Thanks! This site is rather large :) And the most interesting (for me) stuff is rarely linked from the sequences. That is, it seems so... Is there a more efficient way to get up to date? [I would SO like to have found this site 5 years ago!]

The axioms were not proposed seriously as a complete solution, of course. The (Ax2) can be thought of as a cached consequence of a long chain of reasoning. The main point of the post was about the word "could", after all.

(Ax3) is just an axiomatic restatement of the "utility maximization" goal. I don't see why an agent can't know about itself that it's a utility maximizer.

A contradiction can be inferred from your axioms in this way: (4) says A=2, which implies [A=1 => W=0], which by (Ax3) together with [A=2 => W=1000000] implies that A=1, which is a contradiction and a decision to do whatever (I think you've also mixed up A=1 and A=2 while going from (Ax2) to (1) and (2)).

Yes, A=1 and A=2 were mixed up in the (Ax2), fixed it now. But I don't see your contradiction. (Ax3) + [A=1 => W=0] + [A=2 => W=1000000] does not imply A=1. It implies NOT(A=1)

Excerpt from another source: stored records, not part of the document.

===== config.mk =====
export PLATFORM = sky130hd
export DESIGN_NAME = gsp_ffs
export DESIGN_NICKNAME = d
export VERILOG_FILES = /design/src/design/gsp_pkg.sv /design/src/design/gsp_ffs.sv
export SDC_FILE = /design/constraint.sdc
export NUM_CORES = 1
export LEC_CHECK = 0
export BUFFER_PORTS_ARGS = -buffer_cell sky130_fd_sc_hd__buf_2
export CORE_MARGIN = 5
export CORE_UTILIZATION = 41
export DETAILED_ROUTE_END_ITERATION = 6
export GPL_TIMING_DRIVEN = 0
export PLACE_DENSITY = 0.85
export RECOVER_POWER = 100
export SLEW_MARGIN = 20
export SYNTH_ARGS = -nofsm -noshare
export SYNTH_HDL_FRONTEND = slang
export SYNTH_SLANG_ARGS = --single-unit

===== constraint.sdc =====
create_clock -name vclk -period 2.75
set_clock_uncertainty 0.2 [all_clocks]
set_input_delay 0.275 -clock vclk [all_inputs]
set_output_delay 0.275 -clock vclk [all_outputs]
set_load 0.1 [all_outputs]
==> src/rtl/pst_ctrl.sv <==
// Controller state machine of the PC sample hit table.
module pst_ctrl (
  input  logic          clk_i,
  input  logic          rst_ni,
  input  logic          in_valid_i,
  output logic          in_stall_o,
  input  pst_pkg::sts_t sts_i,
  output pst_pkg::cmd_t cmd_o
);
  import pst_pkg::*;

  typedef enum logic [2:0] {
    S_CLEAR, S_IDLE, S_HASH, S_PROBE, S_WRITE, S_READ, S_RESP
  } state_e;

  state_e   state_q, state_d;
  outcome_e outcome_q, outcome_d;
  logic     accept;
  logic     found;

  assign in_stall_o = (state_q != S_IDLE);
  assign accept     = in_valid_i && (state_q == S_IDLE);
  assign found      = sts_i.chk_vld && (sts_i.chk_empty || sts_i.chk_match);

  always_comb begin
    state_d       = state_q;
    outcome_d     = outcome_q;
    cmd_o         = '0;
    cmd_o.outcome = outcome_q;
    unique case (state_q)
      S_CLEAR: begin
        cmd_o.clr_wr = 1'b1;
        if (sts_i.clr_last) state_d = S_IDLE;
      end
      S_IDLE: begin
        if (accept) begin
          cmd_o.accept = 1'b1;
          priority if (sts_i.is_read) begin
            outcome_d = OUT_READ;
            state_d   = S_READ;
          end else if (sts_i.is_other) begin
            cmd_o.cnt_other = 1'b1;
            outcome_d       = OUT_OTHER;
            state_d         = S_RESP;
          end else if (sts_i.is_filtered) begin
            outcome_d = OUT_FILTERED;
            state_d   = S_RESP;
          end else begin
            cmd_o.cnt_total = 1'b1;
            outcome_d       = OUT_LOST;
            state_d         = S_HASH;
          end
        end
      end
      S_HASH: begin
        cmd_o.hash = 1'b1;
        state_d    = S_PROBE;
      end
      S_PROBE: begin
        cmd_o.probe = 1'b1;
        priority if (found) begin
          cmd_o.take = 1'b1;
          outcome_d  = sts_i.chk_empty ? OUT_NEW : OUT_INC;
          state_d    = S_WRITE;
        end else if (sts_i.chk_vld && sts_i.chk_last) begin
          cmd_o.cnt_lost = 1'b1;
          outcome_d      = OUT_LOST;
          state_d        = S_RESP;
        end else begin
          state_d = S_PROBE;
        end
      end
      S_WRITE: begin
        cmd_o.wr = 1'b1;
        state_d  = S_RESP;
      end
      S_READ: begin
        cmd_o.rd_slot = 1'b1;
        state_d       = S_RESP;
      end
      S_RESP: begin
        if (sts_i.out_free) begin
          cmd_o.out_load = 1'b1;
          state_d        = S_IDLE;
        end
      end
      default: state_d = S_IDLE;
    endcase
  end

  always_ff @(posedge clk_i or negedge rst_ni) begin
    if (!rst_ni) begin
      state_q   <= S_CLEAR;
      outcome_q <= OUT_READ;
    end else begin
      state_q   <= state_d;
      outcome_q <= outcome_d;
    end
  end

endmodule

Comment author: Vladimir_Nesov 18 February 2012 07:21:42PM *  0 points [-]

Is there a more efficient way to get up to date?

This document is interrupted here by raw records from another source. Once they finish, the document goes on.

[config.mk]
export PLATFORM = sky130hd
export DESIGN_NAME = framed_packet_receiver_unit_flat
export DESIGN_NICKNAME = d
export VERILOG_FILES = /design/src/rtl/frp_pkg.sv /design/src/rtl/frp_in_if.sv /design/src/rtl/frp_out_if.sv /design/src/rtl/frp_cfg_regs.sv /design/src/rtl/frp_parser.sv /design/src/rtl/framed_packet_receiver_unit.sv /design/src/flat_wrapper.sv
export SDC_FILE = /design/constraint.sdc
export NUM_CORES = 1
export LEC_CHECK = 0
export ABC_AREA = 1
export BUFFER_PORTS_ARGS = -buffer_cell sky130_fd_sc_hd__buf_2
export CAP_MARGIN = 0
export CORE_UTILIZATION = 61
export DETAILED_ROUTE_END_ITERATION = 16
export GPL_ROUTABILITY_DRIVEN = 1
export PLACE_DENSITY = 0.83
export SLEW_MARGIN = 10
export SYNTH_ARGS = -nofsm -noshare
export SYNTH_HDL_FRONTEND = slang
export SYNTH_SLANG_ARGS = --single-unit
[constraint.sdc]
create_clock -name clk -period 4.7 [get_ports clk]
set_input_delay 0.47 -clock clk [delete_from_list [all_inputs] [get_ports clk]]
set_output_delay 0.47 -clock clk [all_outputs]
set_load 0.01 [all_outputs]
[src/rtl/frp_pkg.sv]
// Package for the framed packet receiver: parser phase codes, register
// indexes, configuration and result structs shared by the RTL modules.
// Depends on nothing.
`default_nettype none

package frp_pkg;

	// Widths of the item fields and registers.
	localparam int unsigned ByteW  = 8;
	localparam int unsigned LenW   = 16;
	localparam int unsigned DataW  = 32;
	localparam int unsigned AddrW  = 4;

	// Reset values of the configuration registers.
	localparam logic             RstTwoByteLength = 1'b1;
	localparam logic [LenW-1:0]  RstMaxLength     = 16'd256;
	localparam logic [ByteW-1:0] RstStartCode     = 8'hCA;

	// Register indexes (byte address divided by four).
	typedef enum logic [1:0] {
		REG_TWO_BYTE_LENGTH = 2'd0,
		REG_MAX_LENGTH      = 2'd1,
		REG_START_CODE      = 2'd2,
		REG_UNUSED          = 2'd3
	} reg_idx_t;

	// Parser phases; codes 5 to 7 are not used and fall back to waiting.
	typedef enum logic [2:0] {
		PH_WAIT   = 3'd0,
		PH_LENGTH = 3'd1,
		PH_OPCODE = 3'd2,
		PH_DATA   = 3'd3,
		PH_CHECK  = 3'd4
	} phase_t;

	// Current configuration as seen by the parser.
	typedef struct packed {
		logic             two_byte_length;
		logic [LenW-1:0]  max_length;
		logic [ByteW-1:0] start_code;
	} cfg_t;

	// One result item.
	typedef struct packed {
		logic             payload_valid;
		logic [ByteW-1:0] payload_byte;
		logic [LenW-1:0]  payload_index;
		logic             frame_good;
		logic [ByteW-1:0] frame_opcode;
		logic [LenW-1:0]  frame_length;
	} result_t;

endpackage

`default_nettype wire

[src/rtl/frp_in_if.sv]
// Input channel of the framed packet receiver: one received byte per item.
// Depends on frp_pkg.
`default_nettype none

interface frp_in_if
	import frp_pkg::*;
();
	logic             valid;
	logic             ready;
	logic [ByteW-1:0] rx_byte;

	modport source (output valid, output rx_byte, input ready);
	modport sink (input valid, input rx_byte, output ready);
endinterface

`default_nettype wire

[src/rtl/frp_out_if.sv]
// Result channel of the framed packet receiver: one result per input byte.
// Depends on frp_pkg.
`default_nettype none

interface frp_out_if
	import frp_pkg::*;
();
	logic             valid;
	logic             ready;
	logic             payload_valid;
	logic [ByteW-1:0] payload_byte;
	logic [LenW-1:0]  payload_index;
	logic             frame_good;
	logic [ByteW-1:0] frame_opcode;
	logic [LenW-1:0]  frame_length;

	modport source (
		output valid, output payload_valid, output payload_byte, output payload_index,
		output frame_good, output frame_opcode, output frame_length, input ready
	);
	modport sink (
		input valid, input payload_valid, input payload_byte, input payload_index,
		input frame_good, input frame_opcode, input frame_length, output ready
	);
endinterface

`default_nettype wire

[src/rtl/frp_cfg_regs.sv]
// APB-style configuration registers of the framed packet receiver.
// Depends on frp_pkg.
`default_nettype none

module frp_cfg_regs
	import frp_pkg::*;
(
	input  wire logic             clk,
	input  wire logic             arst_n,
	input  wire logic             psel,
	input  wire logic             penable,
	input  wire logic             pwrite,
	input  wire logic [AddrW-1:0] paddr,
	input  wire logic [DataW-1:0] pwdata,
	output logic      [DataW-1:0] prdata,
	output logic                  pready,
	output cfg_t                  cfg
);
	cfg_t     cfg_q;
	reg_idx_t idx;
	logic     wr_en;

	assign pready = 1'b1;
	assign idx    = reg_idx_t'(paddr[AddrW-1:2]);
	assign wr_en  = psel & penable & pwrite & pready;
	assign cfg    = cfg_q;

	// Register writes; an index beyond the list is ignored.
	always_ff @(posedge clk or negedge arst_n) begin
		if (!arst_n) begin
			cfg_q.two_byte_length <= RstTwoByteLength;
			cfg_q.max_length      <= RstMaxLength;
			cfg_q.start_code      <= RstStartCode;
		end else if (wr_en) begin
			case (idx)
				REG_TWO_BYTE_LENGTH: cfg_q.two_byte_length <= pwdata[0];
				REG_MAX_LENGTH:      cfg_q.max_length      <= pwdata[LenW-1:0];
				REG_START_CODE:      cfg_q.start_code      <= pwdata[ByteW-1:0];
				default: ;
			endcase
		end
	end

	// Read back of the register values.
	always_comb begin
		prdata = '0;
		case (idx)
			REG_TWO_BYTE_LENGTH: prdata[0]          = cfg_q.two_byte_length;
			REG_MAX_LENGTH:      prdata[LenW-1:0]  = cfg_q.max_length;
			REG_START_CODE:      prdata[ByteW-1:0] = cfg_q.start_code;
			default:             prdata            = '0;
		endcase
	end
endmodule

`default_nettype wire

[src/rtl/frp_parser.sv]
// Frame parser of the framed packet receiver: phase register, length,
// opcode, count and checksum state, and the result of the byte at hand.
// Depends on frp_pkg.
`default_nettype none

module frp_parser
	import frp_pkg::*;
(
	input  wire logic             clk,
	input  wire logic             arst_n,
	input  wire logic             step,
	input  wire logic [ByteW-1:0] rx_byte,
	input  wire cfg_t             cfg,
	output result_t               res
);
	phase_t           phase_q, phase_d;
	logic [LenW-1:0]  length_acc_q, length_acc_d;
	logic             length_byte_seen_q, length_byte_seen_d;
	logic [ByteW-1:0] opcode_hold_q, opcode_hold_d;
	logic [LenW-1:0]  byte_count_q, byte_count_d;
	logic [ByteW-1:0] running_sum_q, running_sum_d;
	logic [LenW-1:0]  count_inc;

	assign count_inc = byte_count_q + 1'b1;

	// Next state and result for the byte at hand.
	always_comb begin
		phase_d            = phase_q;
		length_acc_d       = length_acc_q;
		length_byte_seen_d = length_byte_seen_q;
		opcode_hold_d      = opcode_hold_q;
		byte_count_d       = byte_count_q;
		running_sum_d      = running_sum_q;
		res                = '0;
		case (phase_q)
			PH_WAIT: begin
				if (rx_byte == cfg.start_code) begin
					phase_d            = PH_LENGTH;
					length_acc_d       = '0;
					length_byte_seen_d = 1'b0;
					running_sum_d      = '0;
					byte_count_d       = '0;
				end
			end
			PH_LENGTH: begin
				if (cfg.two_byte_length && !length_byte_seen_q) begin
					length_acc_d       = {rx_byte, {ByteW{1'b0}}};
					length_byte_seen_d = 1'b1;
				end else begin
					if (cfg.two_byte_length) begin
						length_acc_d = length_acc_q | {{(LenW-ByteW){1'b0}}, rx_byte};
					end else begin
						length_acc_d = {{(LenW-ByteW){1'b0}}, rx_byte};
					end
					length_byte_seen_d = 1'b0;
					byte_count_d       = '0;
					phase_d            = PH_OPCODE;
				end
			end
			PH_OPCODE: begin
				opcode_hold_d = rx_byte;
				phase_d       = PH_DATA;
			end
			PH_DATA: begin
				// A zero or oversized length drops the frame and eats the byte.
				if (byte_count_q >= length_acc_q || length_acc_q > cfg.max_length) begin
					phase_d = PH_WAIT;
				end else begin
					res.payload_valid = 1'b1;
					res.payload_byte  = rx_byte;
					res.payload_index = byte_count_q;
					running_sum_d     = running_sum_q + rx_byte;
					byte_count_d      = count_inc;
					if (count_inc == length_acc_q) begin
						phase_d = PH_CHECK;
					end
				end
			end
			PH_CHECK: begin
				phase_d = PH_WAIT;
				if (running_sum_q == rx_byte) begin
					res.frame_good   = 1'b1;
					res.frame_opcode = opcode_hold_q;
					res.frame_length = length_acc_q;
				end
			end
			default: begin
				phase_d = PH_WAIT;
			end
		endcase
	end

	// Parser state, advanced once per byte.
	always_ff @(posedge clk or negedge arst_n) begin
		if (!arst_n) begin
			phase_q            <= PH_WAIT;
			length_acc_q       <= '0;
			length_byte_seen_q <= 1'b0;
			opcode_hold_q      <= '0;
			byte_count_q       <= '0;
			running_sum_q      <= '0;
		end else if (step) begin
			phase_q            <= phase_d;
			length_acc_q       <= length_acc_d;
			length_byte_seen_q <= length_byte_seen_d;
			opcode_hold_q      <= opcode_hold_d;
			byte_count_q       <= byte_count_d;
			running_sum_q      <= running_sum_d;
		end
	end
endmodule

`default_nettype wire

[src/rtl/framed_packet_receiver_unit.sv]
// Top level of the framed packet receiver: input register, parser, result
// register and configuration port.
// Depends on frp_pkg, frp_in_if, frp_out_if, frp_cfg_regs and frp_parser.
//
//   Channel  Dir  Handshake        Payload
//   rx_ch    in   valid / ready    rx_byte
//   res_ch   out  valid / ready    payload_valid .. frame_length
//   APB      in   psel & penable   two_byte_length, max_length, start_code
//
// Each byte waits in the input register, where the parser works on it,
// and then sits in the result register.
// One byte is accepted in every cycle while the result side takes results.
// When the result register is held, the input register is held behind it,
// and rx_ch.ready drops once both are full.
// Reset empties both registers, sets the parser to wait for a start byte
// and loads the register defaults.
`default_nettype none

module framed_packet_receiver_unit
	import frp_pkg::*;
(
	input  wire logic             clk,
	input  wire logic             arst_n,
	frp_in_if.sink                rx_ch,
	frp_out_if.source             res_ch,
	input  wire logic             psel,
	input  wire logic             penable,
	input  wire logic             pwrite,
	input  wire logic [AddrW-1:0] paddr,
	input  wire logic [DataW-1:0] pwdata,
	output logic      [DataW-1:0] prdata,
	output logic                  pready
);
	cfg_t             cfg;
	result_t          res_comb;
	result_t          res_s2;
	logic             valid_s1, valid_s2;
	logic [ByteW-1:0] byte_s1;
	logic             adv_s2, adv_s1, step;

	frp_cfg_regs u_cfg (
		.clk     (clk),
		.arst_n  (arst_n),
		.psel    (psel),
		.penable (penable),
		.pwrite  (pwrite),
		.paddr   (paddr),
		.pwdata  (pwdata),
		.prdata  (prdata),
		.pready  (pready),
		.cfg     (cfg)
	);

	// Flow control: the result register frees when empty or taken.
	assign adv_s2      = !valid_s2 || res_ch.ready;
	assign adv_s1      = !valid_s1 || adv_s2;
	assign step        = valid_s1 && adv_s2;
	assign rx_ch.ready = adv_s1;

	frp_parser u_parser (
		.clk     (clk),
		.arst_n  (arst_n),
		.step    (step),
		.rx_byte (byte_s1),
		.cfg     (cfg),
		.res     (res_comb)
	);

	// Pipeline valid bits.
	always_ff @(posedge clk or negedge arst_n) begin
		if (!arst_n) begin
			valid_s1 <= 1'b0;
			valid_s2 <= 1'b0;
		end else begin
			if (adv_s1) begin
				valid_s1 <= rx_ch.valid;
			end
			if (adv_s2) begin
				valid_s2 <= valid_s1;
			end
		end
	end

	// Pipeline payload.
	always_ff @(posedge clk) begin
		if (adv_s1 && rx_ch.valid) begin
			byte_s1 <= rx_ch.rx_byte;
		end
		if (step) begin
			res_s2 <= res_comb;
		end
	end

	// Result channel.
	assign res_ch.valid         = valid_s2;
	assign res_ch.payload_valid = res_s2.payload_valid;
	assign res_ch.payload_byte  = res_s2.payload_byte;
	assign res_ch.payload_index = res_s2.payload_index;
	assign res_ch.frame_good    = res_s2.frame_good;
	assign res_ch.frame_opcode  = res_s2.frame_opcode;
	assign res_ch.frame_length  = res_s2.frame_length;
endmodule

`default_nettype wire

[src/flat_wrapper.sv]
// flat-port wrapper written by rule: the top's interface ports become plain ports
module framed_packet_receiver_unit_flat import frp_pkg::*;
  (clk, arst_n, psel, penable, pwrite, paddr, pwdata, prdata, pready, rx_ch_valid, rx_ch_rx_byte, rx_ch_ready, res_ch_valid, res_ch_payload_valid, res_ch_payload_byte, res_ch_payload_index, res_ch_frame_good, res_ch_frame_opcode, res_ch_frame_length, res_ch_ready);
  frp_in_if rx_ch_i ();
  frp_out_if res_ch_i ();
  input  wire logic clk;
  input  wire logic arst_n;
  input  wire logic psel;
  input  wire logic penable;
  input  wire logic pwrite;
  input  wire logic [AddrW-1:0] paddr;
  input  wire logic [DataW-1:0] pwdata;
  output logic      [DataW-1:0] prdata;
  output logic pready;
  input wire logic [$bits(rx_ch_i.valid)-1:0] rx_ch_valid;
  input wire logic [$bits(rx_ch_i.rx_byte)-1:0] rx_ch_rx_byte;
  output wire logic [$bits(rx_ch_i.ready)-1:0] rx_ch_ready;
  output wire logic [$bits(res_ch_i.valid)-1:0] res_ch_valid;
  output wire logic [$bits(res_ch_i.payload_valid)-1:0] res_ch_payload_valid;
  output wire logic [$bits(res_ch_i.payload_byte)-1:0] res_ch_payload_byte;
  output wire logic [$bits(res_ch_i.payload_index)-1:0] res_ch_payload_index;
  output wire logic [$bits(res_ch_i.frame_good)-1:0] res_ch_frame_good;
  output wire logic [$bits(res_ch_i.frame_opcode)-1:0] res_ch_frame_opcode;
  output wire logic [$bits(res_ch_i.frame_length)-1:0] res_ch_frame_length;
  input wire logic [$bits(res_ch_i.ready)-1:0] res_ch_ready;
  assign rx_ch_i.valid = rx_ch_valid;
  assign rx_ch_i.rx_byte = rx_ch_rx_byte;
  assign rx_ch_ready = rx_ch_i.ready;
  assign res_ch_valid = res_ch_i.valid;
  assign res_ch_payload_valid = res_ch_i.payload_valid;
  assign res_ch_payload_byte = res_ch_i.payload_byte;
  assign res_ch_payload_index = res_ch_i.payload_index;
  assign res_ch_frame_good = res_ch_i.frame_good;
  assign res_ch_frame_opcode = res_ch_i.frame_opcode;
  assign res_ch_frame_length = res_ch_i.frame_length;
  assign res_ch_i.ready = res_ch_ready;
  framed_packet_receiver_unit u_core (.clk(clk), .arst_n(arst_n), .rx_ch(rx_ch_i), .res_ch(res_ch_i), .psel(psel), .penable(penable), .pwrite(pwrite), .paddr(paddr), .pwdata(pwdata), .prdata(prdata), .pready(pready));
endmodule
==> results of run 1 <==
==> layout make-up <==
class	instances	area share
inverter	121	0.0521
multi-input combinational	601	0.367
timing repair buffer	102	0.0595
clock inverter	11	0.0167
clock buffer	21	0.0529
sequential	137	0.428
tap	168	0.0241
==> worst min path at each step <==
stage,depth (start not counted),to
4_1_cts,1,u_core.byte_s1[6]
3_5_place_dp,2,u_core.u_parser.running_sum_q[5]
5_1_grt,1,u_core.byte_s1[4]
3_3_place_gp,2,u_core.u_parser.running_sum_q[5]
6_report,1,u_core.u_parser.length_acc_q[9]
2_1_floorplan,0,u_core.res_ch.valid
==> registers in the layout, summed over array words and instances, names as in the netlist, 16 cells and up <==
| name | flops |
|---|---|
| u_core.u_cfg.cfg | 25 |
| u_core.res_ch.frame_length | 16 |
| u_core.res_ch.payload_index | 16 |
| u_core.u_parser.byte_count_q | 16 |
| u_core.u_parser.length_acc_q | 16 |
==> power by group <==
group	switching (uW)	internal, uW
logic	954	493
registers	205	1520
clock network	499	860
total	1660	2870
==> synthesized netlist by cell type (all sizes together) <==
| cell type | count |
|---|---|
| dfrtp | 73 |
| fa | 1 |
| o31ai | 1 |
| edfxtp | 58 |
| inv | 121 |
| nor2 | 113 |
| ha | 44 |
| xor2 | 9 |
| clkbuf | 12 |
| dfstp | 6 |
| nand3b | 3 |
| o21bai | 2 |
| o21ai | 44 |
| a31oi | 2 |
| nor3b | 1 |
| buf | 27 |
| nand2 | 212 |
| a21oi | 44 |
| nand4 | 14 |
| and3 | 1 |
| o211ai | 1 |
| nor4 | 2 |
| xnor3 | 1 |
| xnor2 | 6 |
| o22ai | 8 |
| a211o | 1 |
| or2 | 1 |
| a31o | 1 |
| conb | 2 |
| nand3 | 66 |
| nor3 | 5 |
| o21a | 1 |
==> cells by family after synthesis <==
kind of cell             count (synthesis)  synth area share
AND/OR/NAND/NOR                        418             0.244
flip-flops                             137             0.493
other                                    2          0.000994
AO/OA/AOI/OAI                          105            0.0744
buffers and inverters                  160            0.0911
XOR/XNOR                                16            0.0204
adder cells (fa/ha/maj)                 45            0.0755
==> critical path: stages (launching register included) <==
cell and delay, ns:
dfrtp_1 0.42, ha_1 0.35, nand2_1 0.08, inv_1 0.06
nand3_1 0.10, nor4_2 0.29, inv_2 0.08, o21ai_2 0.21
nand3_4 0.32, nand2_4 0.33, nand2_4 0.19, nand2_1 0.10
nand2_1 0.05
==> per-layer routing <==
layer / track usage / vias to the layer above
li1: - / 3041
met1: 0.377 / 2846
met2: 0.460 / 268
met3: 0.0578 / 35
met4: 0.124 / 0
met5: 0 / -
==> stage by stage <==
step,utilization,setup slack [ns],total power [uW],cell area [sq um]
5_1_grt,0.722,1.79,4790,8710
3_3_place_gp,0.672,2.06,3090,8110
2_1_floorplan,-,2.14,2760,7610
6_report,0.722,1.99,4530,8710
3_5_place_dp,0.672,2.02,3140,8110
4_1_cts,0.722,1.99,4520,8710
==> impl_metrics.ini, run 1 <==
[grt]
grt_first_pass_wirelength_um = 27900
grt_max_degree = 80
overflow = 0
antenna_found_initial = 0
grt_usage = 0.285
grt_pass1_vias = 5751

[route]
drt_iter0_drc = 449
met1_length_um = 7230
vias = 6190
routedWlPerCell_um = 14.8
drt_wl_total_um = 17200
highest_layer = met4
ant_nets = 0
wl_met3_um = 1350
viasPerCell = 5.33
route.met2.wl_um = 8170
drc = 0
drtPass1Iterations = 5

[final_layout]
final_common_cell = nand2_1
multi_input_area_sq_um = 3200
diodes = 0
drive_gt1_frac = 0.173
regArea_sq_um = 3730
area_growth_pct = 15.3
instances_no_fill = 1161
layout_common_cells = nand2_1, inv_1, nor2_1
layout.nets = 1076
num-fill-cells = 945

[yosys]
synthTopCellsByArea = dfrtp_1, edfxtp_1, nand2_1
synth_cells = 883
synth_area_sq_um = 7550
yosysWarnings = 0
ys_types = 46
synth_top_area_share = 0.242
synth-seq-cells = 137
yosysSeqAreaShare = 0.493
synth_area_per_cell_sq_um = 8.56
synth_area_leader_cell = dfrtp_1

[clock_network]
cts-root-buf = clkbuf_16
cts_buffer_depth = 2
cts_buffers = 17
cts.sinks = 137
cts.clk_slew.worst_paths_ns = 0.06
cts_tree = done
htreeDepth = 4
cts_setup_buffers = 0
cts-resized-gates = 0
hold_buffers = 0
insertion_delay_ns = 0.43

[sta]
setup_violations = 0
fmax_ghz = 0.369
timing.hold.ws_ns = 0.181
min_period_ns = 2.71
fin_skew_ns = 0.0102
drv_slew = 0
worst_pin_slew_ns = 1.03
relSlewSlack = 0.314
grt_setup_unrepaired = false
finalCritPeriodShare = 0.577
final.setup.tns_ns = 0
hold_viol = 0

[placed_design]
placed_cells = 1129
gp_congestion = 0.927
io_buffer_count = 100
post-dp-hpwl_um = 11900

[setup_path]
path_max_fanout = 26
arrival_ns = 3.02
crit_path_end_kind = flip-flop
rrSetupSlack_ns = 1.99
r2r_start = u_core.u_parser.length_acc_q[15]
required_ns = 5.01
crit_path_start_kind = flip-flop
crit_path_end = u_core.u_parser.byte_count_q[12]
ff2ff_path_depth = 12
criticalPathCategory = reg -> reg
regToRegEndpoint = u_core.u_parser.byte_count_q[12]
critPathLaunch = u_core.u_parser.length_acc_q[15]

[job]
drv_cap = 0

[pwr]
p_per_area_nw_per_um2 = 520
ir_worst_vdd_mv = 0.308
p_leak_uw = 0.00427

[min_path]
holdCritPathClass = in -> async

[floorplanning]
ioPinCount = 136
die_h_um = 113
row_count = 40
die-area_sq_um = 12800
start_util = 0.626
die_w_um = 113
core-area_sq_um = 12100

[status]
status = completed
No activity file was read; power rests on OpenSTA's default activity.
==> inputs of run 2 (changes only) <==
Settings changed: ABC_AREA 1 to 0, CORE_UTILIZATION 61 to 51, PLACE_DENSITY 0.83 to 0.74.
Clock period 4.7 ns to 2.3 ns, I/O delays scaled along.
==> run 2 against run 1 <==
  * Power up 150%
  * Critical path type unchanged
  * Combinational power rose to 3.5 times the previous value
  * The flow now finishes with violations (setup timing)
  * Worst hold slack worse by 0.17 ns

See the posts linked to from UDT, ADT, TDT, section "Decision theory" in this post.

I don't see why an agent can't know about itself that it's a utility maximizer.

It can, it's just a consideration it can't use in figuring out how the outcome depends on its decision. While looking for what is influenced by a decision, the decision itself should remain unknown (given that the decision is determined by what this dependence turns out to be, it's not exactly self-handicapping).

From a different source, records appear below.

**config.mk**
```make
export PLATFORM = sky130hd
export DESIGN_NAME = terminal_line_editor
export DESIGN_NICKNAME = d
export VERILOG_FILES = /design/src/rtl/tle_pkg.sv /design/src/rtl/tle_ram.sv /design/src/rtl/terminal_line_editor.sv
export SDC_FILE = /design/constraint.sdc
export NUM_CORES = 1
export LEC_CHECK = 0
export CAP_MARGIN = 20
export CORE_UTILIZATION = 25
export CTS_CLUSTER_SIZE = 10
export DETAILED_ROUTE_END_ITERATION = 16
export DONT_BUFFER_PORTS = 1
export PLACE_DENSITY = 0.48
export SLEW_MARGIN = 10
export SYNTH_ARGS = -nofsm -noshare
export SYNTH_HDL_FRONTEND = slang
export SYNTH_SLANG_ARGS = --single-unit
```
**constraint.sdc**
```tcl
create_clock -name clock -period 3.7 [get_ports clock]
set_input_delay 0.37 -clock clock [delete_from_list [all_inputs] [get_ports clock]]
set_output_delay 0.37 -clock clock [all_outputs]
set_load 0.03 [all_outputs]
```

Yes, A=1 and A=2 were mixed up in the (Ax2), fixed it now. But I don't see your contradiction. (Ax3) + [A=1 => W=0] + [A=2 => W=1000000] does not imply A=1. It implies NOT(A=1)

It seems the mixing up of A=1 and A=2 didn't spare this argument, but it's easy enough to fix. From A=2 we have NOT(A=1), so [A=1 => W=1,000,000,000] and together with [A=2 => W=1,000,000] by (Ax3) we have A=1, contradiction.

Comment author: gRR 18 February 2012 11:56:07PM 1 point [-]

I thought about a different axiomatization, which would not have the same consistency problems. Not sure whether this is the right place, but:

Let X be a variable ranging over all possible agents.

(World Axioms)
forall X [Decides(X)=1 => Receives(X)=1000000]
forall X [Decides(X)=2 => Receives(X)=1000]

(Agent Axioms - utility maximization)
BestX = argmax{X} Receives(X)
Decision = Decides(BestX)

Then Decision=1 is easily provable, regardless of whether any specific BestX is known.
Does not seem to lead to contradictions.

Comment author: gRR 18 February 2012 08:16:52PM 1 point [-]

Yes, I see now, thanks.

If I attempted to fix this, I would try to change (Ax3) to something like:

forall a1,a2,w1,w2 ((A=a1 => W=w1) AND (A=a2 => W=w2) AND (w1>w2)) => NOT (FinalA=a2)

where FinalA is the actual decision. But then, why should the world's axiom (Ax2) be defined in terms of A and not FinalA? This seems conceptually wrong...

Ok, I'll go read up on the posts :)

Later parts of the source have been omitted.